Thursday, July 23, 2009

Obamacare could cost more than 4.5 trillion

I recently read that Medicare costs about ten times as much as the Congressional Budget Office estimated it would. This result is in keeping with the CBO's track record on spending estimates -- i.e. not very good. So I wasn't at all surprised to read that the cost of Obamacare might top $4.5 trillion ($4,500,000,000,000).

The House version of the health care reform bill proposes a payroll tax on those firms that are not providing workers with health care. The tax varies by payroll size, reaching a top rate of 8 percent, but the rate is much lower for the smallest businesses.

For an outfit with a payroll of less than $250,000, the tax is zero. Clearly, firms facing no tax, as well as others, would prefer this subsidized or no-cost government insurance to private plans. As many small firms switch from private plans to low or no cost, taxpayers will foot the bill.

Perhaps CBO underestimated how many small businesses there are or how many workers are employed by such firms. The Census Bureau shows that firms with fewer than 10 employees have an average payroll of just $91,000. Firms with fewer than 10 employees employ 12.3 million people and pay $18.5 billion a year in health insurance, which amounts to the substantial sum of $185 billion over 10 years. Most, if not all, firms in this category would want to switch to the no-cost government health plan because they would be freed from these billions in insurance fees.

This single example implies that the cost of health care change is almost 20 percent higher than CBO claims. But that is just part of the tab. There are surely many smaller firms that would want to switch to low-cost government insurance.

CBO -- incredibly -- assumes that only 3 million people will switch from employer-provided coverage to government insurance. But the Lewin Group, a health care policy research and management consulting firm, estimates that 119 million Americans will switch from their current private insurance to government insurance. If these figures are accurate, the program's cost could easily be $4.5 trillion over 10 years, not the $1.04 trillion CBO is claiming. That new financial burden would be a disaster for the deficit.

I thought this plan was supposed to save us money.

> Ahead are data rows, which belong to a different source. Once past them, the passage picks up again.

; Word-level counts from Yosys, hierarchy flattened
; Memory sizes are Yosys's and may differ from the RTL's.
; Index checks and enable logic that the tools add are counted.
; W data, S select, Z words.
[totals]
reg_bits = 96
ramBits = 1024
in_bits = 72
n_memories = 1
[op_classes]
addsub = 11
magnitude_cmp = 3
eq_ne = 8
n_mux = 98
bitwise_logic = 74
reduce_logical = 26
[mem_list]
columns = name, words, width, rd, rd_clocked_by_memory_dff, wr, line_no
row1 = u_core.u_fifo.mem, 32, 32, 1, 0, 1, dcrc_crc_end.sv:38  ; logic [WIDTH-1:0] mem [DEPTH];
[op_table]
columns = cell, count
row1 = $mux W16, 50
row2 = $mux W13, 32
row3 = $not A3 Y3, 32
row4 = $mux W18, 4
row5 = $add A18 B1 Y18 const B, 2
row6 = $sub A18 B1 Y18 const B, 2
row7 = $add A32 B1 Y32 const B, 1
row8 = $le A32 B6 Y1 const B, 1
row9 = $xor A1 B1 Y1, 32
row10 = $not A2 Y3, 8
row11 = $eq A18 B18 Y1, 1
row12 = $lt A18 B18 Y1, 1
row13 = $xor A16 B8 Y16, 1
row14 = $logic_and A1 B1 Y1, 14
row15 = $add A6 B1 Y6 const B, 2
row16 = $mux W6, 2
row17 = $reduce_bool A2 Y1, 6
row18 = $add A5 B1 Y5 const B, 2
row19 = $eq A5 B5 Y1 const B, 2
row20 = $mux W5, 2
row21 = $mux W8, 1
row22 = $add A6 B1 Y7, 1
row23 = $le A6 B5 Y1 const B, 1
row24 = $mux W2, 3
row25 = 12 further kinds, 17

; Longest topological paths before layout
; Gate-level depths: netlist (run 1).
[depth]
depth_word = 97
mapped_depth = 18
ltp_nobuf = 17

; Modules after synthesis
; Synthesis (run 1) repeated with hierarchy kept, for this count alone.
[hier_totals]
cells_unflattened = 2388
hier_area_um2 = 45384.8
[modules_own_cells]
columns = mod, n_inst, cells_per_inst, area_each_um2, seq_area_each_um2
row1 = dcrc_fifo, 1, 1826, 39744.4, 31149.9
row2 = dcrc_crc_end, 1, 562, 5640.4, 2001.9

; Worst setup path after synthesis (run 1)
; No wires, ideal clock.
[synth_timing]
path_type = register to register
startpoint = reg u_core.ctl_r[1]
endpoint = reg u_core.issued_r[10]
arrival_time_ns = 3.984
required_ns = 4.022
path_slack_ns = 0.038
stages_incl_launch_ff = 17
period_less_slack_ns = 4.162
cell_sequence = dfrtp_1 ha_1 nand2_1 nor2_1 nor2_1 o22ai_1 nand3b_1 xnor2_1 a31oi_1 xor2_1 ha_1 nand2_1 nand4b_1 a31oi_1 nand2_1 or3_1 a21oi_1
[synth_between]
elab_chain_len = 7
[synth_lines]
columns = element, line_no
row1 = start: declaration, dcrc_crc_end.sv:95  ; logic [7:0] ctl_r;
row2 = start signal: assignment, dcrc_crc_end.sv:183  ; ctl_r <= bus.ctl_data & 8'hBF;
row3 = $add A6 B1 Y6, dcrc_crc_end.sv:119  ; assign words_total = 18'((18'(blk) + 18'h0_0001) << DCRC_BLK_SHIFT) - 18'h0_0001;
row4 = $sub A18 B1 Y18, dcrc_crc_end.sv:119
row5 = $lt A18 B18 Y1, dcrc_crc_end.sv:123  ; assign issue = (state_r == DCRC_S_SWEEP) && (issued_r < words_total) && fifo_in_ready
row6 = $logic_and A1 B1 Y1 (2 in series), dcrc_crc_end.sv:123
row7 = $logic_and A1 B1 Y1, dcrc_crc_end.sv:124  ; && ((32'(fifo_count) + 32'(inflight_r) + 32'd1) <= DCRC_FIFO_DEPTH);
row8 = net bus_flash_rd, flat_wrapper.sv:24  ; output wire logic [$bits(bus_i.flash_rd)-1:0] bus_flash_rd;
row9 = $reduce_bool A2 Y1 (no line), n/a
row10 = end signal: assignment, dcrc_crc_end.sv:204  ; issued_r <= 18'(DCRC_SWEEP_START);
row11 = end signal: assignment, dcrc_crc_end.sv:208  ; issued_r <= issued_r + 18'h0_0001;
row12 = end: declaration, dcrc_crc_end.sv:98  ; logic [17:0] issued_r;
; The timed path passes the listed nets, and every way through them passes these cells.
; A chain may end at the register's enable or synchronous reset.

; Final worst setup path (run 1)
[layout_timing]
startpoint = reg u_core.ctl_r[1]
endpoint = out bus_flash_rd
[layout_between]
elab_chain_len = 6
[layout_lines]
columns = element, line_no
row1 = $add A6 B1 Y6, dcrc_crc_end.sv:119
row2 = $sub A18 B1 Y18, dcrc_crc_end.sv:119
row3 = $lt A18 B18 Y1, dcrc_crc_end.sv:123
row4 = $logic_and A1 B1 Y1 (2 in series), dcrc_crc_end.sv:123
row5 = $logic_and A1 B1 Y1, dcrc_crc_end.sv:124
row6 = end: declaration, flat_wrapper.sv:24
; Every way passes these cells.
module pattern_gen #(
    parameter int FIFO_DEPTH = 16
) (
    input  wire logic        i_clk,
    input  wire logic        i_rst,
    input  wire logic        i_reg_wr,
    input  wire logic        i_reg_rd,
    input  wire logic [11:0] i_reg_addr,
    input  wire logic [7:0]  i_reg_wdata,
    output logic      [7:0]  o_reg_rdata,
    input  wire logic        i_adc_valid,
    input  wire logic [11:0] i_adc_data,
    output logic             o_adc_ready,
    output logic             o_link_valid,
    input  wire logic        i_link_ready,
    output logic      [15:0] o_link_data,
    output logic      [1:0]  o_link_point
);
    logic [7:0]  conv_ctrl;
    logic [7:0]  user_byte [8];
    logic [7:0]  sample_ctrl;
    logic [7:0]  link_ctrl;
    logic [7:0]  layer_ctrl;
    logic [3:0]  prev_conv_code;
    logic [3:0]  prev_link_code;
    logic [31:0] conv_pn;
    logic [31:0] link_pn;
    logic [13:0] conv_word;
    logic [11:0] conv_ramp;
    logic [15:0] link_ramp;
    logic        conv_phase;
    logic        link_phase;
    logic [1:0]  conv_uidx;
    logic        conv_udone;
    logic [1:0]  link_uidx;
    logic        link_udone;
    logic        fifo_ready;
    pattern_gen_pkg::link_word_t fifo_in;
    pattern_gen_pkg::link_word_t fifo_out;

    // Advances a Fibonacci sequence n bits; bit 0 leaves first, so the
    // seed is sent from its low end; returns {word, next state} and the
    // word holds the leaving bits with the first one highest
    function automatic logic [47:0] pn_adv(input logic [31:0] s,
                                           input int len, input int tap,
                                           input int n);
        logic [31:0] v;
        logic [15:0] w;
        logic        nb;
        v  = s;
        w  = 16'h0000;
        nb = 1'b0;
        for (int i = 0; i < 16; i++) begin
            if (i < n) begin
                w        = {w[14:0], v[0]};
                nb       = v[0] ^ v[len-tap];
                v        = {1'b0, v[31:1]};
                v[len-1] = nb;
            end
        end
        return {w, v};
    endfunction

    // Register decode
    wire wr_soft   = i_reg_wr && i_reg_addr == pattern_gen_pkg::ADDR_SOFT_RESET;
    wire soft_rst  = wr_soft && i_reg_wdata == pattern_gen_pkg::SOFT_RESET_CMD;
    wire wr_conv   = i_reg_wr && i_reg_addr == pattern_gen_pkg::ADDR_CONV_TEST;
    wire wr_sample = i_reg_wr && i_reg_addr == pattern_gen_pkg::ADDR_SAMPLE_TST;
    wire wr_link   = i_reg_wr && i_reg_addr == pattern_gen_pkg::ADDR_LINK_TEST;
    wire wr_layer  = i_reg_wr && i_reg_addr == pattern_gen_pkg::ADDR_LINK_LAYER;
    wire in_user   = i_reg_addr >= pattern_gen_pkg::ADDR_USER_FIRST &&
                     i_reg_addr <= pattern_gen_pkg::ADDR_USER_LAST;
    wire [2:0] user_sel = 3'(i_reg_addr - pattern_gen_pkg::ADDR_USER_FIRST);
    // A zero write cannot leave link test mode; only a soft or hard reset clears link_ctrl
    wire link_wr_ok = wr_link && (i_reg_wdata != 8'h00 || link_ctrl == 8'h00);

    wire [3:0] conv_code   = conv_ctrl[3:0];
    wire [3:0] link_code   = link_ctrl[3:0];
    wire [1:0] link_point  = link_ctrl[5:4];
    wire       conv_single = conv_ctrl[pattern_gen_pkg::CONV_SINGLE_BIT];
    wire       pn_hold     = conv_ctrl[pattern_gen_pkg::CONV_RST_BIT_A] ||
                             conv_ctrl[pattern_gen_pkg::CONV_RST_BIT_B];
    wire       sample_test = sample_ctrl[pattern_gen_pkg::SAMPLE_TST_BIT];

    wire conv_known = conv_code inside {pattern_gen_pkg::C_MID,
        pattern_gen_pkg::C_POS, pattern_gen_pkg::C_NEG,
        pattern_gen_pkg::C_CHECK, pattern_gen_pkg::C_PNL,
        pattern_gen_pkg::C_PNS, pattern_gen_pkg::C_TOG,
        pattern_gen_pkg::C_USER, pattern_gen_pkg::C_RAMP};
    wire link_known = (link_code >= pattern_gen_pkg::L_CHECK &&
                       link_code <= pattern_gen_pkg::L_RAMP) ||
                      link_code == pattern_gen_pkg::L_UREP ||
                      link_code == pattern_gen_pkg::L_USNG;
    wire point_ok   = link_point != 2'b11;
    wire link_on    = link_known && point_ok;
    wire test_on    = conv_known || link_on;
    // Patterns advance each clock the queue accepts, analog valid or not
    wire step       = fifo_ready && (test_on || i_adc_valid);

    // Width of the injected word follows the injection point
    wire [15:0] point_mask =
        (link_point == pattern_gen_pkg::P_PHY10) ? pattern_gen_pkg::MASK_10 :
        (link_point == pattern_gen_pkg::P_SCR8)  ? pattern_gen_pkg::MASK_8  :
                                                   pattern_gen_pkg::MASK_16;
    wire [4:0] point_bits =
        (link_point == pattern_gen_pkg::P_PHY10) ? 5'd10 :
        (link_point == pattern_gen_pkg::P_SCR8)  ? 5'd8  : 5'd16;

    // Converter sequence: length and tap by code
    wire conv_long = conv_code == pattern_gen_pkg::C_PNL;
    wire [31:0] conv_seed = conv_long ? pattern_gen_pkg::SEED_PN23
                                      : pattern_gen_pkg::SEED_PN9;
    wire [47:0] conv_pn_step = conv_long ?
        pn_adv(conv_pn, 23, 18, pattern_gen_pkg::CONV_BITS) :
        pn_adv(conv_pn, 9, 5, pattern_gen_pkg::CONV_BITS);
    wire [31:0] conv_pn_next = conv_pn_step[31:0];

    // Link sequence table
    logic [31:0] link_seed;
    logic [47:0] link_pn_next;
    always_comb begin
        case (link_code)
            pattern_gen_pkg::L_PN31: begin
                link_seed    = pattern_gen_pkg::SEED_PN31;
                link_pn_next = pn_adv(link_pn, 31, 28, int'(point_bits));
            end
            pattern_gen_pkg::L_PN23: begin
                link_seed    = pattern_gen_pkg::SEED_PN23;
                link_pn_next = pn_adv(link_pn, 23, 18, int'(point_bits));
            end
            pattern_gen_pkg::L_PN15: begin
                link_seed    = pattern_gen_pkg::SEED_PN15;
                link_pn_next = pn_adv(link_pn, 15, 14, int'(point_bits));
            end
            pattern_gen_pkg::L_PN9: begin
                link_seed    = pattern_gen_pkg::SEED_PN9;
                link_pn_next = pn_adv(link_pn, 9, 5, int'(point_bits));
            end
            default: begin
                link_seed    = pattern_gen_pkg::SEED_PN7;
                link_pn_next = pn_adv(link_pn, 7, 6, int'(point_bits));
            end
        endcase
    end

    wire [15:0] conv_user = {user_byte[{conv_uidx, 1'b1}],
                             user_byte[{conv_uidx, 1'b0}]};
    wire [15:0] link_user = {user_byte[{link_uidx, 1'b1}],
                             user_byte[{link_uidx, 1'b0}]};

    // Converter pattern selection
    logic [13:0] conv_sel;
    always_comb begin
        case (conv_code)
            pattern_gen_pkg::C_MID:   conv_sel = pattern_gen_pkg::V_MID;
            pattern_gen_pkg::C_POS:   conv_sel = pattern_gen_pkg::V_POS;
            pattern_gen_pkg::C_NEG:   conv_sel = pattern_gen_pkg::V_NEG;
            pattern_gen_pkg::C_CHECK: conv_sel = conv_phase ?
                pattern_gen_pkg::V_CHK_B : pattern_gen_pkg::V_CHK_A;
            pattern_gen_pkg::C_PNL,
            pattern_gen_pkg::C_PNS:   conv_sel = conv_pn_step[45:32];
            pattern_gen_pkg::C_TOG:   conv_sel = conv_phase ?
                14'h0000 : pattern_gen_pkg::V_TOG_A;
            pattern_gen_pkg::C_USER:  conv_sel = conv_udone ?
                14'h0000 : conv_user[15:2];
            pattern_gen_pkg::C_RAMP:  conv_sel = {2'b00, conv_ramp};
            default:                  conv_sel = {2'b00, i_adc_data};
        endcase
    end
    // Sample test carries the raw converter sample untouched
    wire [13:0] next_conv_word = sample_test ? {2'b00, i_adc_data}
                                             : conv_sel;

    // Link pattern selection
    logic [15:0] link_sel;
    always_comb begin
        case (link_code)
            pattern_gen_pkg::L_CHECK: link_sel = link_phase ?
                pattern_gen_pkg::V_LCHK_B : pattern_gen_pkg::V_LCHK_A;
            pattern_gen_pkg::L_TOG:   link_sel = link_phase ?
                pattern_gen_pkg::V_LTOG_B : 16'h0000;
            pattern_gen_pkg::L_RAMP:  link_sel = link_ramp;
            pattern_gen_pkg::L_UREP:  link_sel =
                link_user >> (5'd16 - point_bits);
            pattern_gen_pkg::L_USNG:  link_sel = link_udone ? 16'h0000 :
                link_user >> (5'd16 - point_bits);
            default:                  link_sel = link_pn_next[47:32];
        endcase
    end
    wire [15:0] next_link_word = link_on ? (link_sel & point_mask)
                                         : {next_conv_word, 2'b00};

    wire [1:0] word_point = link_on ? link_point : pattern_gen_pkg::P_SAMPLE;
    assign fifo_in = '{data: next_link_word, point: word_point};

    wire conv_restart = conv_code != prev_conv_code || pn_hold;
    wire link_restart = link_code != prev_link_code || pn_hold;

    // Register file
    always_ff @(posedge i_clk) begin
        if (i_rst || soft_rst) begin
            conv_ctrl   <= pattern_gen_pkg::REG_RESET;
            sample_ctrl <= pattern_gen_pkg::REG_RESET;
            link_ctrl   <= pattern_gen_pkg::REG_RESET;
            layer_ctrl  <= pattern_gen_pkg::REG_RESET;
            for (int i = 0; i < 8; i++) begin
                user_byte[i] <= pattern_gen_pkg::REG_RESET;
            end
        end else begin
            if (wr_conv)    conv_ctrl   <= i_reg_wdata;
            if (wr_sample)  sample_ctrl <= i_reg_wdata;
            if (link_wr_ok) link_ctrl   <= i_reg_wdata;
            if (wr_layer)   layer_ctrl  <= i_reg_wdata;
            if (i_reg_wr && in_user) user_byte[user_sel] <= i_reg_wdata;
        end
    end

    wire [7:0] rd_mux =
        (i_reg_addr == pattern_gen_pkg::ADDR_CONV_TEST)  ? conv_ctrl   :
        (i_reg_addr == pattern_gen_pkg::ADDR_SAMPLE_TST) ? sample_ctrl :
        (i_reg_addr == pattern_gen_pkg::ADDR_LINK_TEST)  ? link_ctrl   :
        (i_reg_addr == pattern_gen_pkg::ADDR_LINK_LAYER) ? layer_ctrl  :
        in_user ? user_byte[user_sel] : 8'h00;

    always_ff @(posedge i_clk) begin
        if (i_rst) begin
            o_reg_rdata <= 8'h00;
        end else if (i_reg_rd) begin
            o_reg_rdata <= rd_mux;
        end
    end

    // Generator state
    always_ff @(posedge i_clk) begin
        if (i_rst) begin
            prev_conv_code <= 4'h0;
            prev_link_code <= 4'h0;
            conv_pn        <= pattern_gen_pkg::SEED_PN9;
            link_pn        <= pattern_gen_pkg::SEED_PN7;
            conv_ramp      <= 12'h000;
            link_ramp      <= 16'h0000;
            conv_phase     <= 1'b0;
            link_phase     <= 1'b0;
            conv_uidx      <= 2'd0;
            conv_udone     <= 1'b0;
            link_uidx      <= 2'd0;
            link_udone     <= 1'b0;
            conv_word      <= 14'h0000;
        end else begin
            prev_conv_code <= conv_code;
            prev_link_code <= link_code;
            if (conv_restart) begin
                conv_pn    <= conv_seed;
                conv_ramp  <= 12'h000;
                conv_phase <= 1'b0;
                conv_uidx  <= 2'd0;
                conv_udone <= 1'b0;
            end else if (step) begin
                conv_word      <= next_conv_word;
                conv_pn        <= conv_pn_next;
                conv_ramp      <= conv_ramp + 12'h001;
                conv_phase     <= !conv_phase;
                conv_uidx      <= conv_uidx + 2'd1;
                if (conv_uidx == 2'd3 && conv_single) conv_udone <= 1'b1;
            end
            if (link_restart) begin
                link_pn    <= link_seed;
                link_ramp  <= 16'h0000;
                link_phase <= 1'b0;
                link_uidx  <= 2'd0;
                link_udone <= 1'b0;
            end else if (step) begin
                link_pn    <= link_pn_next[31:0];
                link_ramp  <= (link_ramp + 16'h0001) & point_mask;
                link_phase <= !link_phase;
                link_uidx  <= link_uidx + 2'd1;
                if (link_uidx == 2'd3 && link_code == pattern_gen_pkg::L_USNG)
                    link_udone <= 1'b1;
            end
        end
    end

    pattern_fifo #(
        .WIDTH ($bits(pattern_gen_pkg::link_word_t)),
        .DEPTH (FIFO_DEPTH)
    ) u_fifo (
        .i_clk       (i_clk),
        .i_rst       (i_rst),
        .i_in_valid  (step && !conv_restart && !link_restart),
        .o_in_ready  (fifo_ready),
        .i_in_data   (fifo_in),
        .o_out_valid (o_link_valid),
        .i_out_ready (i_link_ready),
        .o_out_data  (fifo_out)
    );

    assign o_adc_ready  = fifo_ready;
    assign o_link_data  = fifo_out.data;
    assign o_link_point = fifo_out.point;

    // Checks
    a_mid_code: assert property (@(posedge i_clk) disable iff (i_rst)
        step && !conv_restart && !sample_test &&
        conv_code == pattern_gen_pkg::C_MID |=> conv_word == 14'h0000)
        else $error("midscale code gave nonzero word");
    a_pos_code: assert property (@(posedge i_clk) disable iff (i_rst)
        step && !conv_restart && !sample_test &&
        conv_code == pattern_gen_pkg::C_POS |=> conv_word == 14'h07FF)
        else $error("positive full scale word wrong");
    a_check_alt: assert property (@(posedge i_clk) disable iff (i_rst)
        step && !conv_restart && !sample_test && conv_phase &&
        conv_code == pattern_gen_pkg::C_CHECK |=> conv_word == 14'h0555)
        else $error("checkerboard second word wrong");
    a_toggle_alt: assert property (@(posedge i_clk) disable iff (i_rst)
        step && !conv_restart && !sample_test && !conv_phase &&
        conv_code == pattern_gen_pkg::C_TOG |=> conv_word == 14'h0FFF)
        else $error("toggle first word wrong");
    a_pn_held: assert property (@(posedge i_clk) disable iff (i_rst)
        pn_hold |=> conv_pn == $past(conv_seed))
        else $error("sequence not held at seed");
    a_single_end: assert property (@(posedge i_clk) disable iff (i_rst)
        conv_udone && step && !conv_restart && !sample_test &&
        conv_code == pattern_gen_pkg::C_USER |=> conv_word == 14'h0000)
        else $error("single user pass did not end in zeros");
    a_exit_soft: assert property (@(posedge i_clk) disable iff (i_rst)
        link_ctrl != 8'h00 && !soft_rst |=> link_ctrl != 8'h00)
        else $error("link test left without soft reset");
    a_ramp_width: assert property (@(posedge i_clk) disable iff (i_rst)
        link_code == pattern_gen_pkg::L_RAMP &&
        link_point == pattern_gen_pkg::P_SCR8 ##1
        link_code == pattern_gen_pkg::L_RAMP |-> link_ramp[15:8] == 8'h00)
        else $error("ramp exceeds octet width");
    a_seed_load: assert property (@(posedge i_clk) disable iff (i_rst)
        link_code != prev_link_code |=> link_pn == $past(link_seed))
        else $error("link sequence not restarted");
endmodule // pattern_gen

Update: I said above that I recently read that Medicare ended up costing about ten times what was estimated. I'm pretty sure I'm remembering that right, but I don't have a link. John Stossel writes today: "In 1965, hospitalization coverage under Medicare was projected to cost $9 billion by 1990. The actual price tag was $66 billion. " I don't know if he's looking at the same parameters as the stat I'm recalling, but even his lower numbers make the point.